[HAM] Communities and Civility

David Anderson thermionic27609 at earthlink.net
Thu Aug 16 12:12:50 CDT 2007


I usually respond to technical posts, but this latest discussion has  
prompted me to share some of my experience with specialized  
communities and how they keep focused on their central mission.

In the 90s, I was involved in an intentional community experiment,  
one that had no effective mechanism for excluding or controlling  
people who became disruptive. There was a mechanism for excluding  
people who refused to abide by the rules, but it required everyone to  
agree.

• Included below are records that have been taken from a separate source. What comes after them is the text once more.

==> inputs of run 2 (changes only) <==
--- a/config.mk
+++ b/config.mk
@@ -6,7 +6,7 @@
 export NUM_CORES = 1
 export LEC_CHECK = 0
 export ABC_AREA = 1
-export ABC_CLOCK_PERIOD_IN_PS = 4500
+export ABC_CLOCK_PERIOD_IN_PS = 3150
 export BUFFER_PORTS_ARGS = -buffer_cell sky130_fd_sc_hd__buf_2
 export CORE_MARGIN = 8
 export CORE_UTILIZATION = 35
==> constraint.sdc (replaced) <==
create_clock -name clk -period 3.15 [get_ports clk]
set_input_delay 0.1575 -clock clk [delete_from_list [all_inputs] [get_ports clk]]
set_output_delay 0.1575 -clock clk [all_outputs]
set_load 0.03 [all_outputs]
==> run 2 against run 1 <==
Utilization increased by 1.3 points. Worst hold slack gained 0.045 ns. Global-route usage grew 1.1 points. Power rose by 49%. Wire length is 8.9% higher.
File: src/rtl/irq_pkg.sv
// Shared definitions for the interrupt dispatcher: FSM state encoding,
// source count, vector width and the default ack timeout.
package irq_pkg;

    localparam int N_SRC       = 8;
    localparam int VEC_W       = 3;
    localparam int TIMEOUT_DEF = 15;

    typedef enum logic [1:0] {
        ST_IDLE    = 2'd0,
        ST_ASSERT  = 2'd1,
        ST_SERVICE = 2'd2,
        ST_HOLDOFF = 2'd3
    } state_t;

endpackage

File: src/rtl/irq_vec_decode.sv
// Converts a 3-bit source index into the 8-bit one-hot acknowledge pattern.
module irq_vec_decode
    import irq_pkg::*;
(
    input  logic [VEC_W-1:0] i_idx,
    output logic [N_SRC-1:0] o_onehot
);

    // Set exactly the bit addressed by the index.
    always_comb begin
        o_onehot        = '0;
        o_onehot[i_idx] = 1'b1;
    end

endmodule

File: src/rtl/irq_dispatcher.sv
// Interrupt dispatcher: qualifies the encoded request against int_en and the
// per-source mask, raises irq with a latched vector, and returns a one-hot
// acknowledge to the serviced source once the CPU accepts.
//
// Optional feature: define IRQ_TIMEOUT_EN to abandon an unacknowledged irq
// after TIMEOUT cycles in ASSERT and raise the sticky timeout_err flag.
//
// Handshake: a request is taken in IDLE when req_valid=1, status[7]=1 and the
// source is unmasked; irq then stays high until the cycle cpu_ack=1 is seen
// (or the timeout expires), and src_ack pulses one cycle after that ack.
module irq_dispatcher
    import irq_pkg::*;
#(
    parameter int N_SRC   = irq_pkg::N_SRC,
    parameter int TIMEOUT = irq_pkg::TIMEOUT_DEF
) (
    input  logic             clk,
    input  logic             rstN,
    input  logic [VEC_W-1:0] code,
    input  logic             req_valid,
    input  logic [7:0]       status,
    input  logic             mask_wr,
    input  logic [N_SRC-1:0] mask_data,
    input  logic             cpu_ack,
    input  logic             err_clr,
    output logic             irq,
    output logic [VEC_W-1:0] vector,
    output logic [N_SRC-1:0] src_ack,
    output logic             busy,
    output logic             timeout_err,
    output state_t           o_dbg_state
);

    if (N_SRC != 8) begin : g_bad_nsrc
        $error("irq_dispatcher: N_SRC must be 8");
    end
    if (TIMEOUT < 1 || TIMEOUT > 255) begin : g_bad_timeout
        $error("irq_dispatcher: TIMEOUT must be 1..255");
    end

    state_t           r_state;
    logic [VEC_W-1:0] r_vector;
    logic             r_irq;
    logic [N_SRC-1:0] r_src_ack;
    logic             r_busy;
    logic [N_SRC-1:0] r_mask;
    logic [N_SRC-1:0] w_onehot;
    logic             w_take;
    logic             w_unused;

`ifdef IRQ_TIMEOUT_EN
    // Last counter value before the timeout fires: irq is then high for
    // exactly TIMEOUT cycles when no ack arrives.
    localparam logic [7:0] TO_LAST = 8'(TIMEOUT - 1);
    logic [7:0] r_cnt;
    logic       r_timeout_err;
    assign timeout_err = r_timeout_err;
    assign w_unused    = ^status[6:0];
`else
    assign timeout_err = 1'b0;
    assign w_unused    = ^{status[6:0], err_clr};
`endif

    irq_vec_decode u_decode (
        .i_idx    (r_vector),
        .o_onehot (w_onehot)
    );

    // Capture qualifier; uses the mask as it stood before any same-cycle write.
    assign w_take = req_valid && status[7] && !r_mask[code];

    // Dispatcher FSM with registered irq/src_ack/busy, mask and error flag.
    always_ff @(posedge clk or negedge rstN) begin
        if (!rstN) begin
            r_state       <= ST_IDLE;
            r_vector      <= '0;
            r_irq         <= 1'b0;
            r_src_ack     <= '0;
            r_busy        <= 1'b0;
            r_mask        <= '0;
`ifdef IRQ_TIMEOUT_EN
            r_cnt         <= '0;
            r_timeout_err <= 1'b0;
`endif
        end else begin
            if (mask_wr) begin
                r_mask <= mask_data;
            end
            r_src_ack <= '0;
`ifdef IRQ_TIMEOUT_EN
            // A timeout set later in this block overrides the clear.
            if (err_clr) begin
                r_timeout_err <= 1'b0;
            end
`endif
            case (r_state)
                ST_IDLE: begin
                    if (w_take) begin
                        r_state  <= ST_ASSERT;
                        r_vector <= code;
                        r_irq    <= 1'b1;
                        r_busy   <= 1'b1;
`ifdef IRQ_TIMEOUT_EN
                        r_cnt    <= '0;
`endif
                    end
                end
                ST_ASSERT: begin
                    // Ack beats timeout when both land on the same cycle.
                    if (cpu_ack) begin
                        r_state   <= ST_SERVICE;
                        r_irq     <= 1'b0;
                        r_src_ack <= w_onehot;
                    end
`ifdef IRQ_TIMEOUT_EN
                    else if (r_cnt == TO_LAST) begin
                        r_state       <= ST_IDLE;
                        r_irq         <= 1'b0;
                        r_busy        <= 1'b0;
                        r_timeout_err <= 1'b1;
                    end else begin
                        r_cnt <= r_cnt + 8'd1;
                    end
`endif
                end
                ST_SERVICE: begin
                    r_state <= ST_HOLDOFF;
                end
                ST_HOLDOFF: begin
                    // One quiet cycle so the source can drop its line.
                    r_state <= ST_IDLE;
                    r_busy  <= 1'b0;
                end
                default: begin
                    r_state <= ST_IDLE;
                    r_irq   <= 1'b0;
                    r_busy  <= 1'b0;
                end
            endcase
        end
    end

    assign irq         = r_irq;
    assign vector      = r_vector;
    assign src_ack     = r_src_ack;
    assign busy        = r_busy;
    assign o_dbg_state = r_state;

endmodule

If even one person didn't agree, the disruptive people could  
stay, and, of course, there was always at least one person who would  
stand up for the people in question. The result was that, eventually,  
the community was taken over by those who yelled the loudest, and it  
ultimately fell apart, as these experiments often do. The people with  
better things to do simply left. Personally, when I see my Inbox  
begin to fill up with messages from people trashing each other, I  
contemplate unsubscribing.

Maybe it's because I was raised in a very Old Southern family, but I  
expect people to have manners and to behave in a way that reflects  
basic standards of civility. Contemporary Americans seem to me to  
take the freedom of speech principle to rather ridiculous extremes,  
leading to the Theater of Incivility that our media have become from  
Jerry Springer to Reality Television. Obviously, some people are  
entertained by this kind of thing, while others are not. Many seem to  
associate disruptive behavior with sincerity or authenticity, which  
is, I would suggest, an association that should be questioned.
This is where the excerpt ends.